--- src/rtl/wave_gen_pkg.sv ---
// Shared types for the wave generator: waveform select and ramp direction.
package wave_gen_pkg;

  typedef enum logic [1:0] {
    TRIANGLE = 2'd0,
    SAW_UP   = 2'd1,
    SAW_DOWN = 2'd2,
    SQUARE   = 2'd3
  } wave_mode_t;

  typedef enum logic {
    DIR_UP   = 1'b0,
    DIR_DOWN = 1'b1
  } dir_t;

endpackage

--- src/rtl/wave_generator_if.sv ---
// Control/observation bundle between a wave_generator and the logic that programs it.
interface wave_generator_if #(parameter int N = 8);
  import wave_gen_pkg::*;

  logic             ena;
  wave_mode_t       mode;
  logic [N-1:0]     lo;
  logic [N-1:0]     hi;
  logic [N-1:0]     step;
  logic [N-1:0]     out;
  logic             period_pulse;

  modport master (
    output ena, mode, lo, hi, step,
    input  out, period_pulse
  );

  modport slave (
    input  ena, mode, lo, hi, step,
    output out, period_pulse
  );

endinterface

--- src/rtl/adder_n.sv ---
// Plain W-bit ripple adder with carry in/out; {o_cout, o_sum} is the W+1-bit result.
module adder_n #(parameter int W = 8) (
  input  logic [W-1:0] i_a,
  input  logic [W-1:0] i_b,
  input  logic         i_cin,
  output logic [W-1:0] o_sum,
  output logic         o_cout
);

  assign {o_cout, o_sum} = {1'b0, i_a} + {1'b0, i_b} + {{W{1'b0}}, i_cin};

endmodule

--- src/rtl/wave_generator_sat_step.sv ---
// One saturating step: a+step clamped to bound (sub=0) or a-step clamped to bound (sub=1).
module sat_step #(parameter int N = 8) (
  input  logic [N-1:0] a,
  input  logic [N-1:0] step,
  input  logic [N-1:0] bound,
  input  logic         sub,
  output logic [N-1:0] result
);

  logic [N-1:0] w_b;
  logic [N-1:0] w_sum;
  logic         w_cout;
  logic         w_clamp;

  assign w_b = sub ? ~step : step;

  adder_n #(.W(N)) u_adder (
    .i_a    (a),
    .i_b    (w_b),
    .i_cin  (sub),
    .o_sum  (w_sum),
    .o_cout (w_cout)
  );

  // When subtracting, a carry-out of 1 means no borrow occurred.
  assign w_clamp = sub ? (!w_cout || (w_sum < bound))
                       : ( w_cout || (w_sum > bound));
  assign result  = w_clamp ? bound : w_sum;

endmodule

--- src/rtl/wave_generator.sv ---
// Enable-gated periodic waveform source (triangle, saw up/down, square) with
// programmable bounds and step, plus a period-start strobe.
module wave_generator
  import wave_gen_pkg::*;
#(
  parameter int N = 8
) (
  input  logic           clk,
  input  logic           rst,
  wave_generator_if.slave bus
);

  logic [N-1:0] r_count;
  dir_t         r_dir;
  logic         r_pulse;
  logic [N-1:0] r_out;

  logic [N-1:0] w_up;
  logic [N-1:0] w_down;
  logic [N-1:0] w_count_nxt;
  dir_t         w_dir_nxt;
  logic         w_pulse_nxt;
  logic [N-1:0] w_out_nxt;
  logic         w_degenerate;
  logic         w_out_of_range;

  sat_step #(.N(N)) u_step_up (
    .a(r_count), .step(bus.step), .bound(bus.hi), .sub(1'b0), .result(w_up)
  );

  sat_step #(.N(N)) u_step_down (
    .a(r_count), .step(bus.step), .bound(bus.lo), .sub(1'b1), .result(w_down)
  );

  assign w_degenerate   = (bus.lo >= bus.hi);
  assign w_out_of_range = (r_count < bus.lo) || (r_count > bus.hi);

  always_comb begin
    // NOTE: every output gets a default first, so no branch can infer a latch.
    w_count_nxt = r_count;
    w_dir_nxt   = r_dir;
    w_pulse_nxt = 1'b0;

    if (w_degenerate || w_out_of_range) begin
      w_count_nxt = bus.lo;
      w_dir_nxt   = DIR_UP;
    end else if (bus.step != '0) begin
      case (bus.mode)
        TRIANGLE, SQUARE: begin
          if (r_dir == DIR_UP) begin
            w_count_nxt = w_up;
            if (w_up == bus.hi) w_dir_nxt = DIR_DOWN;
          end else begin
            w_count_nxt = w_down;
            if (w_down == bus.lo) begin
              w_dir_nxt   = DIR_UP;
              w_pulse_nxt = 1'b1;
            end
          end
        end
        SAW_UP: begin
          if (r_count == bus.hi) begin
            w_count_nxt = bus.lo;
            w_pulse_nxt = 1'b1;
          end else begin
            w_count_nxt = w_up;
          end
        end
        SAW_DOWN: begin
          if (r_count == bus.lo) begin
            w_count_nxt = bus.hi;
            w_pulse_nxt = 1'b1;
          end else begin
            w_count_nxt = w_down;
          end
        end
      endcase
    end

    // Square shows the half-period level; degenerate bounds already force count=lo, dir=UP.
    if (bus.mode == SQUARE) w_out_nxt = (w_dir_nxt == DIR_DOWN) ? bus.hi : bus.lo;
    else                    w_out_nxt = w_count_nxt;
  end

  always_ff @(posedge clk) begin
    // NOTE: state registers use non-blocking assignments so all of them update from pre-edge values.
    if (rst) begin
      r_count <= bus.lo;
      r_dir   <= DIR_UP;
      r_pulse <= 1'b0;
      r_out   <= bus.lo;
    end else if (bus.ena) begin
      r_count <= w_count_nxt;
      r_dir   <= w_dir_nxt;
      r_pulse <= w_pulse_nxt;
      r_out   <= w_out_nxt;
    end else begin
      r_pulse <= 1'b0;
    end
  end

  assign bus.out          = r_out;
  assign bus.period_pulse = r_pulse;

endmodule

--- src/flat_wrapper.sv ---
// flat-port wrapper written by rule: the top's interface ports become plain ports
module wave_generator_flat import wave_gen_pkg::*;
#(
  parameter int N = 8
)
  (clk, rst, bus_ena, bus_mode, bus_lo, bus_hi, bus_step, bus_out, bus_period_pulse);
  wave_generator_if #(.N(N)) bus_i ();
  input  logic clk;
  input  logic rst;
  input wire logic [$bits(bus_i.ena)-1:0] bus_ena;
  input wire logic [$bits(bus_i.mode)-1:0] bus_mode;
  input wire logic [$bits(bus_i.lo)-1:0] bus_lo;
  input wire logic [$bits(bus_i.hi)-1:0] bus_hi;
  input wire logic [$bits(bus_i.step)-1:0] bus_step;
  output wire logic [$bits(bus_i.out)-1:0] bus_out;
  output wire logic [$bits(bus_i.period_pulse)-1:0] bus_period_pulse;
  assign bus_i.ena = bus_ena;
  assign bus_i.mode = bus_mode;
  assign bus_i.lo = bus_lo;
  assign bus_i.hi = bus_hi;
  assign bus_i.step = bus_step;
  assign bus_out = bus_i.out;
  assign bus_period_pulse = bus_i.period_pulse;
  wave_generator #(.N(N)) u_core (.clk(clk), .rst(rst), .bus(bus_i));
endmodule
···
Keeping every line exactly as it is, copy all the records.

--- src/rtl/wave_gen_pkg.sv ---
// Shared types for the wave generator: waveform select and ramp direction.
package wave_gen_pkg;

  typedef enum logic [1:0] {
    TRIANGLE = 2'd0,
    SAW_UP   = 2'd1,
    SAW_DOWN = 2'd2,
    SQUARE   = 2'd3
  } wave_mode_t;

  typedef enum logic {
    DIR_UP   = 1'b0,
    DIR_DOWN = 1'b1
  } dir_t;

endpackage

--- src/rtl/wave_generator_if.sv ---
// Control/observation bundle between a wave_generator and the logic that programs it.
interface wave_generator_if #(parameter int N = 8);
  import wave_gen_pkg::*;

  logic             ena;
  wave_mode_t       mode;
  logic [N-1:0]     lo;
  logic [N-1:0]     hi;
  logic [N-1:0]     step;
  logic [N-1:0]     out;
  logic             period_pulse;

  modport master (
    output ena, mode, lo, hi, step,
    input  out, period_pulse
  );

  modport slave (
    input  ena, mode, lo, hi, step,
    output out, period_pulse
  );

endinterface

--- src/rtl/adder_n.sv ---
// Plain W-bit ripple adder with carry in/out; {o_cout, o_sum} is the W+1-bit result.
module adder_n #(parameter int W = 8) (
  input  logic [W-1:0] i_a,
  input  logic [W-1:0] i_b,
  input  logic         i_cin,
  output logic [W-1:0] o_sum,
  output logic         o_cout
);

  assign {o_cout, o_sum} = {1'b0, i_a} + {1'b0, i_b} + {{W{1'b0}}, i_cin};

endmodule

--- src/rtl/wave_generator_sat_step.sv ---
// One saturating step: a+step clamped to bound (sub=0) or a-step clamped to bound (sub=1).
module sat_step #(parameter int N = 8) (
  input  logic [N-1:0] a,
  input  logic [N-1:0] step,
  input  logic [N-1:0] bound,
  input  logic         sub,
  output logic [N-1:0] result
);

  logic [N-1:0] w_b;
  logic [N-1:0] w_sum;
  logic         w_cout;
  logic         w_clamp;

  assign w_b = sub ? ~step : step;

  adder_n #(.W(N)) u_adder (
    .i_a    (a),
    .i_b    (w_b),
    .i_cin  (sub),
    .o_sum  (w_sum),
    .o_cout (w_cout)
  );

  // When subtracting, a carry-out of 1 means no borrow occurred.
  assign w_clamp = sub ? (!w_cout || (w_sum < bound))
                       : ( w_cout || (w_sum > bound));
  assign result  = w_clamp ? bound : w_sum;

endmodule

--- src/rtl/wave_generator.sv ---
// Enable-gated periodic waveform source (triangle, saw up/down, square) with
// programmable bounds and step, plus a period-start strobe.
module wave_generator
  import wave_gen_pkg::*;
#(
  parameter int N = 8
) (
  input  logic           clk,
  input  logic           rst,
  wave_generator_if.slave bus
);

  logic [N-1:0] r_count;
  dir_t         r_dir;
  logic         r_pulse;
  logic [N-1:0] r_out;

  logic [N-1:0] w_up;
  logic [N-1:0] w_down;
  logic [N-1:0] w_count_nxt;
  dir_t         w_dir_nxt;
  logic         w_pulse_nxt;
  logic [N-1:0] w_out_nxt;
  logic         w_degenerate;
  logic         w_out_of_range;

  sat_step #(.N(N)) u_step_up (
    .a(r_count), .step(bus.step), .bound(bus.hi), .sub(1'b0), .result(w_up)
  );

  sat_step #(.N(N)) u_step_down (
    .a(r_count), .step(bus.step), .bound(bus.lo), .sub(1'b1), .result(w_down)
  );

  assign w_degenerate   = (bus.lo >= bus.hi);
  assign w_out_of_range = (r_count < bus.lo) || (r_count > bus.hi);

  always_comb begin
    // NOTE: every output gets a default first, so no branch can infer a latch.
    w_count_nxt = r_count;
    w_dir_nxt   = r_dir;
    w_pulse_nxt = 1'b0;

    if (w_degenerate || w_out_of_range) begin
      w_count_nxt = bus.lo;
      w_dir_nxt   = DIR_UP;
    end else if (bus.step != '0) begin
      case (bus.mode)
        TRIANGLE, SQUARE: begin
          if (r_dir == DIR_UP) begin
            w_count_nxt = w_up;
            if (w_up == bus.hi) w_dir_nxt = DIR_DOWN;
          end else begin
            w_count_nxt = w_down;
            if (w_down == bus.lo) begin
              w_dir_nxt   = DIR_UP;
              w_pulse_nxt = 1'b1;
            end
          end
        end
        SAW_UP: begin
          if (r_count == bus.hi) begin
            w_count_nxt = bus.lo;
            w_pulse_nxt = 1'b1;
          end else begin
            w_count_nxt = w_up;
          end
        end
        SAW_DOWN: begin
          if (r_count == bus.lo) begin
            w_count_nxt = bus.hi;
            w_pulse_nxt = 1'b1;
          end else begin
            w_count_nxt = w_down;
          end
        end
      endcase
    end

    // Square shows the half-period level; degenerate bounds already force count=lo, dir=UP.
    if (bus.mode == SQUARE) w_out_nxt = (w_dir_nxt == DIR_DOWN) ? bus.hi : bus.lo;
    else                    w_out_nxt = w_count_nxt;
  end

  always_ff @(posedge clk) begin
    // NOTE: state registers use non-blocking assignments so all of them update from pre-edge values.
    if (rst) begin
      r_count <= bus.lo;
      r_dir   <= DIR_UP;
      r_pulse <= 1'b0;
      r_out   <= bus.lo;
    end else if (bus.ena) begin
      r_count <= w_count_nxt;
      r_dir   <= w_dir_nxt;
      r_pulse <= w_pulse_nxt;
      r_out   <= w_out_nxt;
    end else begin
      r_pulse <= 1'b0;
    end
  end

  assign bus.out          = r_out;
  assign bus.period_pulse = r_pulse;

endmodule

--- src/flat_wrapper.sv ---
// flat-port wrapper written by rule: the top's interface ports become plain ports
module wave_generator_flat import wave_gen_pkg::*;
#(
  parameter int N = 8
)
  (clk, rst, bus_ena, bus_mode, bus_lo, bus_hi, bus_step, bus_out, bus_period_pulse);
  wave_generator_if #(.N(N)) bus_i ();
  input  logic clk;
  input  logic rst;
  input wire logic [$bits(bus_i.ena)-1:0] bus_ena;
  input wire logic [$bits(bus_i.mode)-1:0] bus_mode;
  input wire logic [$bits(bus_i.lo)-1:0] bus_lo;
  input wire logic [$bits(bus_i.hi)-1:0] bus_hi;
  input wire logic [$bits(bus_i.step)-1:0] bus_step;
  output wire logic [$bits(bus_i.out)-1:0] bus_out;
  output wire logic [$bits(bus_i.period_pulse)-1:0] bus_period_pulse;
  assign bus_i.ena = bus_ena;
  assign bus_i.mode = bus_mode;
  assign bus_i.lo = bus_lo;
  assign bus_i.hi = bus_hi;
  assign bus_i.step = bus_step;
  assign bus_out = bus_i.out;
  assign bus_period_pulse = bus_i.period_pulse;
  wave_generator #(.N(N)) u_core (.clk(clk), .rst(rst), .bus(bus_i));
endmodule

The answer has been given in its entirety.